Dick Wursten, Antwerpen.
NOTEN
[1] Alcibiades was Socrates’ eromenos, en maakt in het Symposium een opvallende entrée (Charles Hupperts, Platoonse liefde. Vertaling Symposium en Phaedrus, uitg. Damon, p. 239).
[2] Michael Vickers, Sophocles and Alcibiades. Athenian Politics in Ancient Greek Literature, p. vii.
[3] Thucydides weet heel veel over Alcibiades, maar was niet in Athene tijdens de meest van deze feiten. Hij moet wel met Alcibiades gesproken hebben, is de hypothese. Maar zelfs dan: Alcibiades is een spin-doctor eerste klas als het over zelfpromotie gaat. In roddelstad Athene, waar politiek hoogst persoonlijk was, is elke zin over hem, ook altijd een stellingname. Dit geldt voor Plato (Socrates) Xenophon, maar ook voor Aristophanes, Euripides en Sophocles, in wiens toneelstukken hij met name of als karakter voorkomt. Toneelschrijvers werden ook ‘ingehuurd’ (Alcibiades had Euripides dus in zijn zak). Michael Vickers, Sophocles and Alcibiades, p. 5.

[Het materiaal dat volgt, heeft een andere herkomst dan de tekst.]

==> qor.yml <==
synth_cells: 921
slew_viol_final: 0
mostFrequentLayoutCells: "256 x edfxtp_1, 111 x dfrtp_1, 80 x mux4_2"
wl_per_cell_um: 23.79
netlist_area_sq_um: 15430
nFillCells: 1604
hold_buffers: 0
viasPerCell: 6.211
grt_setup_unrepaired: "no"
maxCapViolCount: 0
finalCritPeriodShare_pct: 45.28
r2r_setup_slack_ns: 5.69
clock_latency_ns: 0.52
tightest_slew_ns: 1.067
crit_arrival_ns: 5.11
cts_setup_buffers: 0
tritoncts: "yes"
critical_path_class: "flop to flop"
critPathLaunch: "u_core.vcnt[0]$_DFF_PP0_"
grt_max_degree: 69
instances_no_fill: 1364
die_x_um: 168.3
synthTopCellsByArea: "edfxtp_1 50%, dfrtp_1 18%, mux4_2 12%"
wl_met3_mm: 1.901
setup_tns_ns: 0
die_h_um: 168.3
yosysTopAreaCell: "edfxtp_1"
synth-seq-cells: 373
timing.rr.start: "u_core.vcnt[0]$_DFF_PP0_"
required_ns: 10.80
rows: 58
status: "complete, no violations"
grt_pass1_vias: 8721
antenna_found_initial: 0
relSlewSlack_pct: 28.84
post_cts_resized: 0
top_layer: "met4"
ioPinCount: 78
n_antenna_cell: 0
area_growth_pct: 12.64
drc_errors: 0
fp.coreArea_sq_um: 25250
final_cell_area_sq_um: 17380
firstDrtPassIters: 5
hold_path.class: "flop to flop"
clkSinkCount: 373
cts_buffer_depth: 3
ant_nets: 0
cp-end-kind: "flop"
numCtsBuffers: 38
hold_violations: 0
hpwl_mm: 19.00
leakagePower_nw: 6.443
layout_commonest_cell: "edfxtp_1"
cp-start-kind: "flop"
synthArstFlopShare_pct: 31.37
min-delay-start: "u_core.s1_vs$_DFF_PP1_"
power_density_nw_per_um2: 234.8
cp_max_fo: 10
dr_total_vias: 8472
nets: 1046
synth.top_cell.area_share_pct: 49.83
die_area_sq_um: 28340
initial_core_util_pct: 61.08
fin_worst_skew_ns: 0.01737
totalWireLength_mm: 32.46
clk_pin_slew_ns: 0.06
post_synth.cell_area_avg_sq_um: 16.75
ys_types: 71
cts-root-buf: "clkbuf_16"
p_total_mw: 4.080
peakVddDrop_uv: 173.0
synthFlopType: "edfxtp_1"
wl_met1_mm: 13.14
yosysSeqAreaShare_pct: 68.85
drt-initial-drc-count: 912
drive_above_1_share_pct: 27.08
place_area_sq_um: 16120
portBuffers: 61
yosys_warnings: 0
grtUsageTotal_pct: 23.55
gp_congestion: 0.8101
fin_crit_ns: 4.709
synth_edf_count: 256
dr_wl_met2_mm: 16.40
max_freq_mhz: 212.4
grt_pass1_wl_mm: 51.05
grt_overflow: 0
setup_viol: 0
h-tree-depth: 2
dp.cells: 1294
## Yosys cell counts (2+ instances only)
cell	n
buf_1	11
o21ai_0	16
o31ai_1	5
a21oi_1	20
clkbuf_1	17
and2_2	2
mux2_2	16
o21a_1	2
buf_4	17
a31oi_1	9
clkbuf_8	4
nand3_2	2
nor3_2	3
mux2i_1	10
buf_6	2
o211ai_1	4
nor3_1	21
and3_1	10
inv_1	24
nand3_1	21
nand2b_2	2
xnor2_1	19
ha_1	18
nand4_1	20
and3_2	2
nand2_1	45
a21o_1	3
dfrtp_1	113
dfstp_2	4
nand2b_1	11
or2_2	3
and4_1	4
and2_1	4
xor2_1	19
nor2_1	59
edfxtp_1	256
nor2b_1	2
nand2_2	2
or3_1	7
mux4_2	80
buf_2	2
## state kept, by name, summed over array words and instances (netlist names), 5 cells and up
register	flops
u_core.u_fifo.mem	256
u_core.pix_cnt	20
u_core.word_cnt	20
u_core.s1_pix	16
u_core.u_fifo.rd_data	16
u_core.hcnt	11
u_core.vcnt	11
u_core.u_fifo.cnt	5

[4] “The question of the reliability of sources dogs all classical biographies, but is particularly problematic in Alcibiades’ case. David Gribble’s Alcibiades and Athens (London, 2011) provides a valuable discussion of the problems, but concludes that even in his own lifetime Alcibiades was so controversial that writers exaggerated or invented biographical episodes to use him as an exemplum in moral or political arguments, and that it is consequently impossible to discover anything of the “actual behaviour” of the real Alcibiades.” David Stuttard, Nemesis: Alcibiades and the Fall of Athens (Cambridge MA, 2018), footnote 4, p. 309.
[5] Pfeiffer transcribeert het Grieks niet via het Latijn. Vandaar de ‘k’ in de naam in zijn boek. Ik houd tradities graag in ere.
[6] Zeker Plutarchus, Parallelle levens (begin 2de eeuw), is een rijke informatiebron, met veel anecdotes, puttend uit werken die verloren zijn gegaan. Maar de auteur is geen historicus, maar een moralist die de historische figuren beschrijft als ideaaltypes. Hij selecteert en plooit zijn materiaal dus niet historisch-kritisch, maar altijd bewust en onbewust in de richting van het beoogde effect.
[7] David Stuttard, Nemesis: Alcibiades and the Fall of Athens (Cambridge MA, 2018).
[8] De beschrijving van het huwelijk van Hipparete en A. is een ‘magisterial’ evocatie van een traditionele Griekse bruiloft in de hogere kringen in Hellas, met gebruikmaking van informatie uit alle mogelijke bronnen over ‘Griekse bruiloftsgebruiken’. Alle bronnen worden op de bronnenpagina genoemd en geduid (p. 819-812).
[9] Er zijn twee Platoonse dialogen met die naam, waarvan de eerste nog wel van Plato zou kunnen zijn, maar de tweede apocrief is.